Work item –
Repeat only the stretch of lines below that runs from the line with "export IMPL_ctsHoldBuffers=0" through the line with "export IMPL_fp_dieH_um=80", unaltered.

───── Given records ─────

==> ./design.v <==
module adder16(
  input  logic [15:0] a,
  input  logic [15:0] b,
  output logic [15:0] sum
);
  assign sum = a + b;
endmodule
==> ./run.sh <==
#!/bin/bash
# OpenROAD 26Q1-2900-gdf79404cd8, Yosys 0.63+post, stock flow scripts
make -C /OpenROAD-flow-scripts/flow DESIGN_CONFIG=/design/flow/config.mk WORK_HOME=/design/flow/orfs finish
==> ./config.mk <==
export PLATFORM = sky130hd
export DESIGN_NAME = adder16
export DESIGN_NICKNAME = adder16
export VERILOG_FILES = /design/flow/design.v
export SDC_FILE = /design/flow/constraint.sdc
export NUM_CORES = 4
export LEC_CHECK = 1
export CORE_AREA = 10 10 70 70
export DIE_AREA = 0 0 80 80
==> ./constraint.sdc <==
current_design adder16

set clk_period 7.9
set clk_io_pct 0.2

create_clock -name clk0 -period $clk_period

set non_clock_inputs [all_inputs -no_clocks]
set_input_delay [expr $clk_period * $clk_io_pct] -clock clk0 $non_clock_inputs
set_output_delay [expr $clk_period * $clk_io_pct] -clock clk0 [all_outputs]
==> flow_metrics.env <==
# source this file to load flow results
export IMPL_min_period_ns=5.82
export IMPL_rows=21
export IMPL_holdPathStages=3
export IMPL_numPortBuffers=48
export IMPL_core_mm2=0.00342
export IMPL_path_max_fanout=3
export IMPL_syn_area_um2=724
export IMPL_track_usage_pct=7.54
export IMPL_chipArea_mm2=0.00640
export IMPL_peakVddDrop_uv=22.3
export IMPL_power_leakage_uw=0.000501
export IMPL_rsz0062_at_grt="no"
export IMPL_clock_buffers=0
export IMPL_drtIter0Drc=30
export IMPL_grt_max_degree=7
export IMPL_critPathCaptureType="output port"
export IMPL_detailedPlace_worstSlack_ns=2.05
export IMPL_synth_cells=98
export IMPL_finalWirelength_mm=2.41
export IMPL_place_area_mm2=0.00126
export IMPL_grt_overflow=0
export IMPL_initCoreUtil_pct=21.2
export IMPL_warnings=32
export IMPL_flop_area_um2=0
export IMPL_area_growth_pct=74.3
export IMPL_ioPinCount=48
export IMPL_grt_antenna_before_repair=0
export IMPL_tightest_slew_ns=0.420
export IMPL_firstDrtPassIters=6
export IMPL_hp_start="b[0]"
export IMPL_ctsHoldBuffers=0
export IMPL_ys_types=27
export IMPL_vias=883
export IMPL_max_slew_margin_pct=71.7
export IMPL_maxCapViolCount=0
export IMPL_maxSlewViolCount=0
export IMPL_drc=0
export IMPL_design_power_total_uw=106
export IMPL_ant_nets=0
export IMPL_routabilityCongestion=0.850
export IMPL_critPathLaunchType="input pin"
export IMPL_powerDensity_mw_per_mm2=84.1
export IMPL_viasPerCell=4.60
export IMPL_seq_cells=0
export IMPL_yosysWarnings=0
export IMPL_critPathKind="input pin to output port"
export IMPL_period_used_pct=73.7
export IMPL_tns_ns=0
export IMPL_wl_per_cell_um=12.5
export IMPL_fin_ws_ns=2.08
export IMPL_hold_class="input pin to output port"
export IMPL_area_leaders="ha_1 26%, xnor2_1 12%, a21oi_1 12%, xor2_1 6.0%, o21ai_0 5.5%"
export IMPL_fp_dieH_um=80
export IMPL_status="completed"
export IMPL_setup_viol=0
export IMPL_hold_viol=0
export IMPL_antenna_cells=0
export IMPL_drive_gt1_share_pct=2.74
export IMPL_crit_required_ns=6.32
export IMPL_grt_pass1_vias=933
export IMPL_synth_seq_share_pct=0
export IMPL_die_w_um=80
export IMPL_layout_top_cells="48 x clkdlybuf4s50_1, 17 x a21oi_1, 15 x ha_1"
export IMPL_synth_avg_cell_area_um2=7.39
export IMPL_post_cts_repair_setup_buffers=0
export IMPL_worst_hold_path_endpoint="sum[0]"
export IMPL_postCtsResizedCells=0
export IMPL_yosysTopAreaCellShare_pct=25.9
export IMPL_maxClockFrequency_mhz=172
export IMPL_whs_ns=4.19
export IMPL_grt_pass1_wl_mm=4.14
export IMPL_yosys_stat_cells=98
export IMPL_layout_cells_most_common="clkdlybuf4s50_1"
export IMPL_hpwlAfterDp_mm=2.21
export IMPL_logic_area_um2=713
export IMPL_fin_area_mm2=0.00126
export IMPL_crit_arrival_ns=4.24
export IMPL_fill_cells=356
export IMPL_ys_area_um2=724
export IMPL_largest_area_cell="ha_1"
Yosys cell counts:
master,n
a211o_1,1
a211oi_1,1
a21o_1,2
a21o_2,1
a21oi_1,17
a311oi_1,1
a311oi_2,1
a31oi_1,1
and3_1,1
fa_1,1
ha_1,15
inv_1,3
mux2i_1,1
nand2_1,9
nand3_1,4
nor2_1,2
nor2b_1,2
nor3_1,3
nor3b_1,1
o211ai_1,3
o21ai_0,8
o21bai_1,2
o22ai_1,1
o41ai_2,1
or2_2,1
xnor2_1,10
xor2_1,5
layout make-up:
class | instances | area share (%)
Inverter | 3 | 0.892
Multi-Input combinational cell | 95 | 56.5
Tap cell | 46 | 4.56
Timing Repair Buffer | 48 | 38.1
logic make-up (layout without fill, tap and decap cells):
group	Yosys count	after routing	share of synthesized area, %
AOI/OAI and AO/OA	40	40	35.2
and+or+nand+nor	23	23	15.0
adders and majority gates	16	16	28.7
xor gates and xnor gates	15	15	18.1
buffers and inverters	3	51	1.55
muxes	1	1	1.38
power by group:
group / total (µW) / switching, µW / internal (µW)
clock: 0 / 0 / 0
combinational: 106 / 38.8 / 67.5
sequential: 0 / 0 / 0
critical path, stage by stage:
cell and delay (ns):
clkdlybuf4s50_1 0.40, ha_1 0.22, fa_1 0.40, a21o_2 0.25
a311oi_2 0.35, nor3_1 0.14, o41ai_2 0.25, xnor2_1 0.16
clkdlybuf4s50_1 0.49
how the worst max path moves through the flow:
stage | end | start | slack [ns]
final | sum[12] | a[0] | 2.08
after CTS | sum[14] | a[0] | 2.05
after global routing | sum[10] | a[0] | 1.89
stage by stage:
step	std cells	util, %
floorplan	98	-
global placement	192	37.0
detailed placement	192	37.0
CTS	192	37.0
global route	192	37.0
finish	192	37.0
routing by layer:
metal,share of wire [%],vias to the layer above,wire [µm],global-route usage [%]
met5,0,-,0,0
met4,0,0,0,0
met3,7.6,0,182,1.48
met2,45,29,1070,12.4
met1,48,386,1150,10.5
li1,-,468,-,-
No activity file was given, so power comes from the tool's default toggle rates.
**flow/constraint.sdc**
```tcl
current_design mux

set clk_period 1.0
set clk_io_pct 0.2

create_clock -name clk0 -period $clk_period

set non_clock_inputs [all_inputs -no_clocks]
set_input_delay [expr $clk_period * $clk_io_pct] -clock clk0 $non_clock_inputs
set_output_delay [expr $clk_period * $clk_io_pct] -clock clk0 [all_outputs]
```
**flow/run.sh**
```bash
#!/bin/bash
# OpenROAD 26Q1-2900-gdf79404cd8, Yosys 0.63+post, stock flow scripts
make -C /OpenROAD-flow-scripts/flow DESIGN_CONFIG=/design/flow/config.mk WORK_HOME=/design/flow/orfs finish
```
**flow/config.mk**
```make
export PLATFORM = sky130hd
export DESIGN_NAME = mux
export DESIGN_NICKNAME = mux
export VERILOG_FILES = /design/flow/design.v
export SDC_FILE = /design/flow/constraint.sdc
export NUM_CORES = 4
export LEC_CHECK = 1
export CORE_AREA = 10 10 70 70
export DIE_AREA = 0 0 80 80
```
**flow/design.v**
```verilog
module mux (
    input  logic [15:0] in_a,
    input  logic [15:0] in_b,
    input  logic        select_mux,
    output logic [15:0] out
);
    always_comb begin
        case (select_mux)
            1'b0: out = in_a;
            1'b1: out = in_b;
            default: out = in_a;  
        endcase
    end
endmodule
```
==> reports/qor.csv <==
stage,metric,value,unit
placed_design,postPlaceCellArea,786,um^2
finish,flop_area,0,um^2
setup_path,cpMaxStageDelayCell,mux2_4,
run,maxCapViolCount,0,
setup_path,cp.required,800,ps
synthesis,yosysMostFrequentCell,mux2_4,
finish,nFillCells,374,
die,fp-row-count,21,
setup_path,crit_top_cell,buf_12,
synthesis,ys_cells,18,
route,detail_route.vias_per_cell,3.18,
route,drc,0,
route,drtPass1Iterations,2,
clocking,post-cts-setup-buffers,0,
sta,slew_headroom,95.3,%
route,drt_wl_total,1.41,mm
run,warnings,34,
run_status,status,finished with violations,
die,coreArea,3420,um^2
synthesis,syn_area_per_cell,13.8,um^2
sta,min_period_over_period,106,%
synthesis,yosysWarnings,1,
synthesis,yosys.cell_types.count,4,
clocking,cts_hold_buf,0,
synthesis,top_area_share,60.3,%
setup_path,worstSetupEndpointType,output pin,
synthesis,synth_adder_area_share,0,%
placed_design,dp_hpwl,1.22,mm
synthesis,netlist_area,249,um^2
synthesis,top_area_cell,mux2_4,
sta,fmax,0.947,GHz
finish,flops,0,
sta,fin_setup_tns,-817,ps
die,die_w,80,um
synthesis,ys_chip_area,249,um^2
setup_path,cp_slowest_stage_delay,300,ps
run_status,violations,setup timing,
global_route,grt.total_usage,4.20,%
synthesis,ys_top_logic_family,multiplexers,
die,chipArea,6400,um^2
synthesis,ys_sh_xor,0,%
finish,fin_area,795,um^2
setup_path,cp_max_fo,8,
sta,fin_ws,-56.4,ps
global_route,grt_pass1_vias,430,
sta,drv_slew,0,
synthesis,area_leaders,"mux2_4 (60%), mux2_2 (27%), buf_12 (8.0%), buf_6 (4.5%)",
route,initialDrtViolationCount,2,
finish,synthToLayoutAreaGrowth,219,%
synthesis,netlist_instances,18,
setup_path,critPathLaunchType,primary input,
synthesis,aoi_share,0,%
setup_path,crit_type,in2out,
placed_design,place_congestion,0.815,
synthesis,mux_share,87.4,%
die,die_h,80,um
die,fp_util,7.29,%
die,ios,49,
sta,finalHoldViolCount,0,
power_and_ir_drop,ir_worst_vdd,0.151,mV
min_path,holdPathStages,3,
global_route,grt-ovfl-total,0,
sta,worst_pin_slew,71.0,ps
global_route,grt_pass1_wl,2.19,mm
route,insertedDiodeCount,0,
placed_design,place_ws,-853,ps
sta,final.min_clock_period,1060,ps
min_path,hold_path_class,in2out,
route,wire_per_inst,12.4,um
finish,drive_gt1_share,52.2,%
route,dr_total_vias,359,
power_and_ir_drop,power_density,379,nW/um^2
global_route,grt_start_max_net_pins,9,
placed_design,portBuffers,49,
synthesis,top_cells_by_count,"mux2_4 (10), mux2_2 (6), buf_12 (1), buf_6 (1)",
setup_path,arrival,860,ps
finish,clock_buffers,0,
synthesis,simple_gate_area_share,0,%
sta,rsz0062_at_grt,true,
global_route,antenna_found_initial,0,
sta,setup_viol,16,
power_and_ir_drop,leakagePower,0.417,nW
synthesis,ys_seq_share,0,%
setup_path,path_cells,"buf_12, buf_12, mux2_4, buf_6",
route,ant_nets,0,
$ cat flow/run.sh
#!/bin/bash
# OpenROAD 26Q1-2900-gdf79404cd8, Yosys 0.63+post, stock flow scripts
make -C /OpenROAD-flow-scripts/flow DESIGN_CONFIG=/design/flow/config.mk WORK_HOME=/design/flow/orfs finish
$ cat flow/config.mk
export PLATFORM = sky130hd
export DESIGN_NAME = RegFile
export DESIGN_NICKNAME = RegFile
export VERILOG_FILES = /design/flow/design.v
export SDC_FILE = /design/flow/constraint.sdc
export NUM_CORES = 4
export LEC_CHECK = 1
export CORE_UTILIZATION = 50
$ cat flow/constraint.sdc
current_design RegFile

set clk_period 15.5
set clk_io_pct 0.2

create_clock -name clk0 -period $clk_period [get_ports {clk}]

set non_clock_inputs [all_inputs -no_clocks]
set_input_delay [expr $clk_period * $clk_io_pct] -clock clk0 $non_clock_inputs
set_output_delay [expr $clk_period * $clk_io_pct] -clock clk0 [all_outputs]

─────

Output of the task –
export IMPL_ctsHoldBuffers=0
export IMPL_ys_types=27
export IMPL_vias=883
export IMPL_max_slew_margin_pct=71.7
export IMPL_maxCapViolCount=0
export IMPL_maxSlewViolCount=0
export IMPL_drc=0
export IMPL_design_power_total_uw=106
export IMPL_ant_nets=0
export IMPL_routabilityCongestion=0.850
export IMPL_critPathLaunchType="input pin"
export IMPL_powerDensity_mw_per_mm2=84.1
export IMPL_viasPerCell=4.60
export IMPL_seq_cells=0
export IMPL_yosysWarnings=0
export IMPL_critPathKind="input pin to output port"
export IMPL_period_used_pct=73.7
export IMPL_tns_ns=0
export IMPL_wl_per_cell_um=12.5
export IMPL_fin_ws_ns=2.08
export IMPL_hold_class="input pin to output port"
export IMPL_area_leaders="ha_1 26%, xnor2_1 12%, a21oi_1 12%, xor2_1 6.0%, o21ai_0 5.5%"
export IMPL_fp_dieH_um=80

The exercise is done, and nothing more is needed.